SGLT2 inhibitors for improving hepatic fibrosis and steatosis in non-alcoholic fatty liver disease complicated with type 2 diabetes mellitus: a systematic review

Abstract

Aim of the study: To evaluate the efficacy of sodium/glucose cotransporter-2 inhibitors (SGLT2i) in improving hepatic fibrosis and steatosis of non-alcoholic fatty liver disease (NAFLD) patients with type 2 diabetes mellitus (T2DM). Material and methods: We searched CENTRAL, MEDLINE, and EMBASE and included any clinical trials involving patients with NAFLD and T2DM aged ≥ 18 years comparing efficacy of SGLT2i and other antidiabetic drugs in improving fibrosis and steatosis, irrespective of publication status, year of publication, and language. Results: Five clinical trials were included. One study reported significant improvements in the controlled attenuation parameter 314.6 ±61.0 dB/m to 290.3 ±72.7 dB/m (p = 0.04) in the SGLT2i group measured by transient elastography.
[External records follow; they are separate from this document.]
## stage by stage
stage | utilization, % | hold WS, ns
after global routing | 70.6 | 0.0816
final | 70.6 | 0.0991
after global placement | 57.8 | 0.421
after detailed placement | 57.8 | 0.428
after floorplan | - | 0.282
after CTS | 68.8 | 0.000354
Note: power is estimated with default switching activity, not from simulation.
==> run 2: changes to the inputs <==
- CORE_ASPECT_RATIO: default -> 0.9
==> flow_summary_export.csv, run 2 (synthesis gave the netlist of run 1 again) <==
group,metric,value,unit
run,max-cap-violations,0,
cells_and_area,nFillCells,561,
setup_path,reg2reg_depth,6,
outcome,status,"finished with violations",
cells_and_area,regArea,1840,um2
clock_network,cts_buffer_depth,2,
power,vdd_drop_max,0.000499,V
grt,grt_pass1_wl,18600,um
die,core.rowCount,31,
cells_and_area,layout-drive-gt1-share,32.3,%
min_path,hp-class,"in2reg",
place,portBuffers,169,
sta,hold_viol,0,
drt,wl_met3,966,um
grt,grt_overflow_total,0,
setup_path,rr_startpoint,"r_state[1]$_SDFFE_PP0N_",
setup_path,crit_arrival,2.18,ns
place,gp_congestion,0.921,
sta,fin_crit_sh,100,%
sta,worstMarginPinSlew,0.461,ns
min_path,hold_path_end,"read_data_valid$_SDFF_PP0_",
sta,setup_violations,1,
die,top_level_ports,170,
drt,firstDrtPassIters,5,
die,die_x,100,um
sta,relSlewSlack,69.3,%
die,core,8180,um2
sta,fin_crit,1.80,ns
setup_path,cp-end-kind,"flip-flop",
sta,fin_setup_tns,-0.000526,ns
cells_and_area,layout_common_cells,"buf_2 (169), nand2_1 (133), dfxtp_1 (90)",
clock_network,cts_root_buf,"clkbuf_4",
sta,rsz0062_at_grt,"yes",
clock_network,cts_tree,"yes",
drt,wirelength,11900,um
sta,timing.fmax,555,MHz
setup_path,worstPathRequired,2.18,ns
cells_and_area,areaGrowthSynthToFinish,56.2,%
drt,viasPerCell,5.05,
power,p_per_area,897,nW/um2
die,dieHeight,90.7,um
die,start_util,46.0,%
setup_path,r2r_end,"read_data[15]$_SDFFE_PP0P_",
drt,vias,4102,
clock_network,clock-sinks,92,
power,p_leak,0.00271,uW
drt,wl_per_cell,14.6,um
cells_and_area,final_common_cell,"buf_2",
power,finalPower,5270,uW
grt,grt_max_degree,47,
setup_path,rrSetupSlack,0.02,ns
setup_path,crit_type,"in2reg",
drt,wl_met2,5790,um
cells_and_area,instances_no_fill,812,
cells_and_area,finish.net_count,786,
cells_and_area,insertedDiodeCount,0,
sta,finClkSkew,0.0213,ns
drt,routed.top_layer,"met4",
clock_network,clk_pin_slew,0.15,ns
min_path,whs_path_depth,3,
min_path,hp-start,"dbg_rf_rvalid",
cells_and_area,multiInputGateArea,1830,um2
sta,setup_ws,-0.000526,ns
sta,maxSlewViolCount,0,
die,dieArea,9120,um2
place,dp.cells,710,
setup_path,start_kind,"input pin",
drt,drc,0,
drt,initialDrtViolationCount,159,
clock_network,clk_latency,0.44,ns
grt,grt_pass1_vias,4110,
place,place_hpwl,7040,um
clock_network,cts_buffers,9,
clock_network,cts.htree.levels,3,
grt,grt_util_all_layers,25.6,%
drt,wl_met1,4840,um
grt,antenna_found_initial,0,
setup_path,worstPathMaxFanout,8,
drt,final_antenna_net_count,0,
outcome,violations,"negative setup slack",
<file path="src/rtl/seq_divider_pkg.sv">
// Shared definitions for the multi-cycle restoring divider: FSM encoding,
// default operand width and the divide-by-zero quotient pattern.
package seq_divider_pkg;

    typedef enum logic [1:0] {
        S_IDLE = 2'd0,
        S_DIV  = 2'd1,
        S_FIX  = 2'd2,
        S_DONE = 2'd3
    } state_t;

    localparam int unsigned DEF_WIDTH = 32;

    // Wide enough for any supported WIDTH; users slice off the low bits.
    localparam logic [127:0] DBZ_ONES = '1;

endpackage

</file>
<file path="src/rtl/seq_divider_subtractor_nbit.sv">
// N-bit a - b on zero-extended operands: o_diff carries the low N-1 bits and
// o_borrow is the result MSB, i.e. the borrow when the operands' true values fit.
module subtractor_nbit
    import seq_divider_pkg::*;
#(
    parameter int unsigned N = DEF_WIDTH + 1
) (
    input  logic [N-1:0] i_a,
    input  logic [N-1:0] i_b,
    output logic [N-2:0] o_diff,
    output logic         o_borrow
);

    localparam int unsigned NS = (N + 3) / 4;

    logic [N-2:0]  w_g;
    logic [N-2:0]  w_p;
    logic [N-1:0]  w_bi;
    logic [NS-1:0] w_bc;

    assign w_g     = ~i_a[N-2:0] & i_b[N-2:0];
    assign w_p     = ~(i_a[N-2:0] ^ i_b[N-2:0]);
    assign w_bc[0] = 1'b0;

    // 4-bit lookahead slices; bits beyond N-1 in the last slice are never built.
    for (genvar s = 0; s < NS; s++) begin : g_slice
        localparam int unsigned B = 4 * s;

        assign w_bi[B] = w_bc[s];

        if (B + 1 < N) begin : g_b1
            assign w_bi[B+1] = w_g[B] | (w_p[B] & w_bc[s]);
        end
        if (B + 2 < N) begin : g_b2
            assign w_bi[B+2] = w_g[B+1] | (w_p[B+1] & w_g[B])
                             | (w_p[B+1] & w_p[B] & w_bc[s]);
        end
        if (B + 3 < N) begin : g_b3
            assign w_bi[B+3] = w_g[B+2] | (w_p[B+2] & w_g[B+1])
                             | (w_p[B+2] & w_p[B+1] & w_g[B])
                             | (w_p[B+2] & w_p[B+1] & w_p[B] & w_bc[s]);
        end
        if (s < NS - 1) begin : g_bc
            assign w_bc[s+1] = w_g[B+3] | (w_p[B+3] & w_g[B+2])
                             | (w_p[B+3] & w_p[B+2] & w_g[B+1])
                             | (w_p[B+3] & w_p[B+2] & w_p[B+1] & w_g[B])
                             | (w_p[B+3] & w_p[B+2] & w_p[B+1] & w_p[B] & w_bc[s]);
        end
    end

    assign o_diff   = i_a[N-2:0] ^ i_b[N-2:0] ^ w_bi[N-2:0];
    assign o_borrow = i_a[N-1] ^ i_b[N-1] ^ w_bi[N-1];

endmodule

</file>
<file path="src/rtl/seq_divider.sv">
// Multi-cycle restoring divider for div/divu: one quotient bit per cycle on
// magnitudes, sign fix-up in a final cycle, one-cycle done pulse.
module seq_divider
    import seq_divider_pkg::*;
#(
    parameter int unsigned WIDTH = DEF_WIDTH
) (
    input  logic             clk,
    input  logic             rst_n,
    input  logic             start,
    input  logic             is_signed,
    input  logic [WIDTH-1:0] dividend,
    input  logic [WIDTH-1:0] divisor,
    output logic             busy,
    output logic             done,
    output logic [WIDTH-1:0] quotient,
    output logic [WIDTH-1:0] remainder,
    output logic             div_by_zero
);

    localparam int unsigned CW = $clog2(WIDTH + 1);

    state_t           r_state;
    state_t           w_next;
    logic [CW-1:0]    r_count;
    logic [WIDTH-1:0] r_rem;
    logic [WIDTH-1:0] r_quo;
    logic [WIDTH-1:0] r_den;
    logic             r_qsign;
    logic             r_rsign;
    logic [WIDTH-1:0] r_quotient;
    logic [WIDTH-1:0] r_remainder;
    logic             r_dbz;

    logic             w_dvd_neg;
    logic             w_dvs_neg;
    logic [WIDTH-1:0] w_dvd_mag;
    logic [WIDTH-1:0] w_dvs_mag;
    logic             w_div_zero;
    logic [WIDTH:0]   w_shift;
    logic [WIDTH-1:0] w_trial;
    logic             w_borrow;
    logic [WIDTH-1:0] w_q_fix;
    logic [WIDTH-1:0] w_r_fix;

    assign w_dvd_neg  = is_signed & dividend[WIDTH-1];
    assign w_dvs_neg  = is_signed & divisor[WIDTH-1];
    assign w_dvd_mag  = (dividend ^ {WIDTH{w_dvd_neg}}) + WIDTH'(w_dvd_neg);
    assign w_dvs_mag  = (divisor ^ {WIDTH{w_dvs_neg}}) + WIDTH'(w_dvs_neg);
    assign w_div_zero = (divisor == '0);

    assign w_shift = {r_rem, r_quo[WIDTH-1]};

    subtractor_nbit #(
        .N (WIDTH + 1)
    ) u_sub (
        .i_a      (w_shift),
        .i_b      ({1'b0, r_den}),
        .o_diff   (w_trial),
        .o_borrow (w_borrow)
    );

    // Conditional invert plus increment: one adder serves both signs.
    assign w_q_fix = (r_quo ^ {WIDTH{r_qsign}}) + WIDTH'(r_qsign);
    assign w_r_fix = (r_rem ^ {WIDTH{r_rsign}}) + WIDTH'(r_rsign);

    always_ff @(posedge clk or negedge rst_n) begin
        if (!rst_n) r_state <= S_IDLE;
        else        r_state <= w_next;
    end

    always_comb begin
        w_next = r_state;
        case (r_state)
            S_IDLE: if (start) w_next = w_div_zero ? S_DONE : S_DIV;
            S_DIV:  if (r_count == CW'(1)) w_next = S_FIX;
            S_FIX:  w_next = S_DONE;
            S_DONE: w_next = S_IDLE;
            default: w_next = S_IDLE;
        endcase
    end

    always_comb begin
        busy = 1'b0;
        done = 1'b0;
        case (r_state)
            S_DIV, S_FIX: busy = 1'b1;
            S_DONE:       done = 1'b1;
            default:      ;
        endcase
    end

    always_ff @(posedge clk or negedge rst_n) begin
        if (!rst_n) begin
            r_count     <= '0;
            r_rem       <= '0;
            r_quo       <= '0;
            r_den       <= '0;
            r_qsign     <= 1'b0;
            r_rsign     <= 1'b0;
            r_quotient  <= '0;
            r_remainder <= '0;
            r_dbz       <= 1'b0;
        end else begin
            case (r_state)
                S_IDLE: begin
                    if (start && w_div_zero) begin
                        r_quotient  <= DBZ_ONES[WIDTH-1:0];
                        r_remainder <= dividend;
                        r_dbz       <= 1'b1;
                    end else if (start) begin
                        r_quo   <= w_dvd_mag;
                        r_den   <= w_dvs_mag;
                        r_rem   <= '0;
                        r_qsign <= w_dvd_neg ^ w_dvs_neg;
                        r_rsign <= w_dvd_neg;
                        r_count <= CW'(WIDTH);
                    end
                end
                S_DIV: begin
                    r_rem   <= w_borrow ? w_shift[WIDTH-1:0] : w_trial;
                    r_quo   <= {r_quo[WIDTH-2:0], ~w_borrow};
                    r_count <= r_count - CW'(1);
                end
                S_FIX: begin
                    r_quotient  <= w_q_fix;
                    r_remainder <= w_r_fix;
                    r_dbz       <= 1'b0;
                end
                default: ;
            endcase
        end
    end

    assign quotient    = r_quotient;
    assign remainder   = r_remainder;
    assign div_by_zero = r_dbz;

endmodule

</file>
[src/rtl/alu_cmd_sequencer.sv]
// Purpose: collects A, B and opcode bytes from a serial receiver, runs them through an external ALU and returns the result byte.
// Latency: opcode byte accepted at cycle N -> o_tx_start at cycle N+3 when the transmitter is ready.
// Backpressure: holds the result in SEND until i_tx_ready; bytes arriving in EXEC/SEND are dropped and flagged on o_overrun.
module alu_cmd_sequencer #(
    parameter int NB_DATA        = 8,
    parameter int NB_OP          = 6,
    parameter int TIMEOUT_CYCLES = 1000
) (
    input  logic               i_clock,
    input  logic               i_reset,
    input  logic [NB_DATA-1:0] i_rx_data,
    input  logic               i_rx_valid,
    input  logic               i_tx_ready,
    output logic [NB_DATA-1:0] o_tx_data,
    output logic               o_tx_start,
    output logic [NB_DATA-1:0] o_alu_a,
    output logic [NB_DATA-1:0] o_alu_b,
    output logic [NB_OP-1:0]   o_alu_op,
    input  logic [NB_DATA-1:0] i_alu_result,
    output logic               o_busy,
    output logic               o_error,
    output logic               o_overrun
);

    // Idle counter only needs to reach TIMEOUT_CYCLES-1: the cycle that would
    // make it TIMEOUT_CYCLES is the one that fires the timeout.
    localparam int NB_CNT = (TIMEOUT_CYCLES > 1) ? $clog2(TIMEOUT_CYCLES) : 1;
    localparam logic [NB_CNT-1:0] CNT_LAST = NB_CNT'(TIMEOUT_CYCLES - 1);

    // Opcode bytes compared at full byte width so any set bit above the
    // opcode field makes the byte invalid.
    localparam logic [NB_DATA-1:0] OP_ADD = NB_DATA'(32);
    localparam logic [NB_DATA-1:0] OP_SUB = NB_DATA'(34);
    localparam logic [NB_DATA-1:0] OP_AND = NB_DATA'(36);
    localparam logic [NB_DATA-1:0] OP_OR  = NB_DATA'(37);
    localparam logic [NB_DATA-1:0] OP_XOR = NB_DATA'(38);
    localparam logic [NB_DATA-1:0] OP_SRA = NB_DATA'(3);
    localparam logic [NB_DATA-1:0] OP_SRL = NB_DATA'(2);
    localparam logic [NB_DATA-1:0] OP_NOR = NB_DATA'(39);

    typedef enum logic [2:0] {
        IDLE,
        WAIT_B,
        WAIT_OP,
        EXEC,
        SEND
    } state_t;

    state_t             state_q;
    logic [NB_CNT-1:0]  cnt_q;
    logic [NB_CNT-1:0]  cnt_d;
    logic [NB_DATA-1:0] a_q;
    logic [NB_DATA-1:0] b_q;
    logic [NB_OP-1:0]   op_q;
    logic [NB_DATA-1:0] result_q;
    logic [NB_DATA-1:0] tx_data_q;
    logic               tx_start_q;
    logic               error_q;
    logic               overrun_q;
    logic               op_ok;
    logic               timeout_hit;

    assign cnt_d       = cnt_q + NB_CNT'(1);
    assign timeout_hit = (cnt_q == CNT_LAST);

    // Decode whether the incoming byte is one of the supported opcodes.
    always_comb begin
        op_ok = 1'b0;
        case (i_rx_data)
            OP_ADD, OP_SUB, OP_AND, OP_OR,
            OP_XOR, OP_SRA, OP_SRL, OP_NOR: op_ok = 1'b1;
            default:                        op_ok = 1'b0;
        endcase
    end

    // Command FSM with registered operands, result and status strobes.
    always_ff @(posedge i_clock) begin
        if (!i_reset) begin
            state_q    <= IDLE;
            cnt_q      <= '0;
            a_q        <= '0;
            b_q        <= '0;
            op_q       <= '0;
            result_q   <= '0;
            tx_data_q  <= '0;
            tx_start_q <= 1'b0;
            error_q    <= 1'b0;
            overrun_q  <= 1'b0;
        end else begin
            // Strobes are single-cycle by default.
            tx_start_q <= 1'b0;
            error_q    <= 1'b0;
            overrun_q  <= 1'b0;
            case (state_q)
                IDLE: begin
                    cnt_q <= '0;
                    if (i_rx_valid) begin
                        a_q     <= i_rx_data;
                        state_q <= WAIT_B;
                    end
                end
                WAIT_B: begin
                    if (i_rx_valid) begin
                        b_q     <= i_rx_data;
                        cnt_q   <= '0;
                        state_q <= WAIT_OP;
                    end else if (timeout_hit) begin
                        cnt_q   <= '0;
                        error_q <= 1'b1;
                        state_q <= IDLE;
                    end else begin
                        cnt_q <= cnt_d;
                    end
                end
                WAIT_OP: begin
                    if (i_rx_valid) begin
                        cnt_q <= '0;
                        if (op_ok) begin
                            op_q    <= i_rx_data[NB_OP-1:0];
                            state_q <= EXEC;
                        end else begin
                            error_q <= 1'b1;
                            state_q <= IDLE;
                        end
                    end else if (timeout_hit) begin
                        cnt_q   <= '0;
                        error_q <= 1'b1;
                        state_q <= IDLE;
                    end else begin
                        cnt_q <= cnt_d;
                    end
                end
                EXEC: begin
                    // Operands have been stable on the ALU for this whole cycle.
                    result_q <= i_alu_result;
                    state_q  <= SEND;
                    if (i_rx_valid) begin
                        overrun_q <= 1'b1;
                    end
                end
                SEND: begin
                    if (i_rx_valid) begin
                        overrun_q <= 1'b1;
                    end
                    if (i_tx_ready) begin
                        tx_data_q  <= result_q;
                        tx_start_q <= 1'b1;
                        state_q    <= IDLE;
                    end
                end
                default: begin
                    state_q <= IDLE;
                end
            endcase
        end
    end

    assign o_tx_data  = tx_data_q;
    assign o_tx_start = tx_start_q;
    assign o_alu_a    = a_q;
    assign o_alu_b    = b_q;
    assign o_alu_op   = op_q;
    assign o_busy     = (state_q != IDLE);
    assign o_error    = error_q;
    assign o_overrun  = overrun_q;

endmodule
In patients with significant fibrosis, dapagliflozin treatment significantly decreased the liver stiffness measurement from 14.7 ±5.7 kPa at baseline to 11.0 ±7.3 kPa after 24 weeks (p = 0.02). One study reported a significant decrease in liver fat content 16.2% to 11.3% (p < 0.001) in the SGLT2i group compared to the control (p < 0.001). Three studies reported significant improvement in the liver-to-spleen ratio in the SGLT2i group after treatment 0.96 (0.86-1.07) to 1.07 (0.98-1.14), p < 0.01, 0.80 ±0.24 to 1.00 ±0.18, p < 0.001, and 0.91 (0.64-1.04) to 1.03 (0.80-1.20), p < 0.001 respectively. All studies reported a significant decrease in alanine aminotransferase with SGLT2i. Conclusions: SGLT2i is associated with positive effects on hepatic steatosis measured by non-invasive modalities. Further studies are needed to confirm the impact of SGLT2i on hepatic fibrosis and steatosis.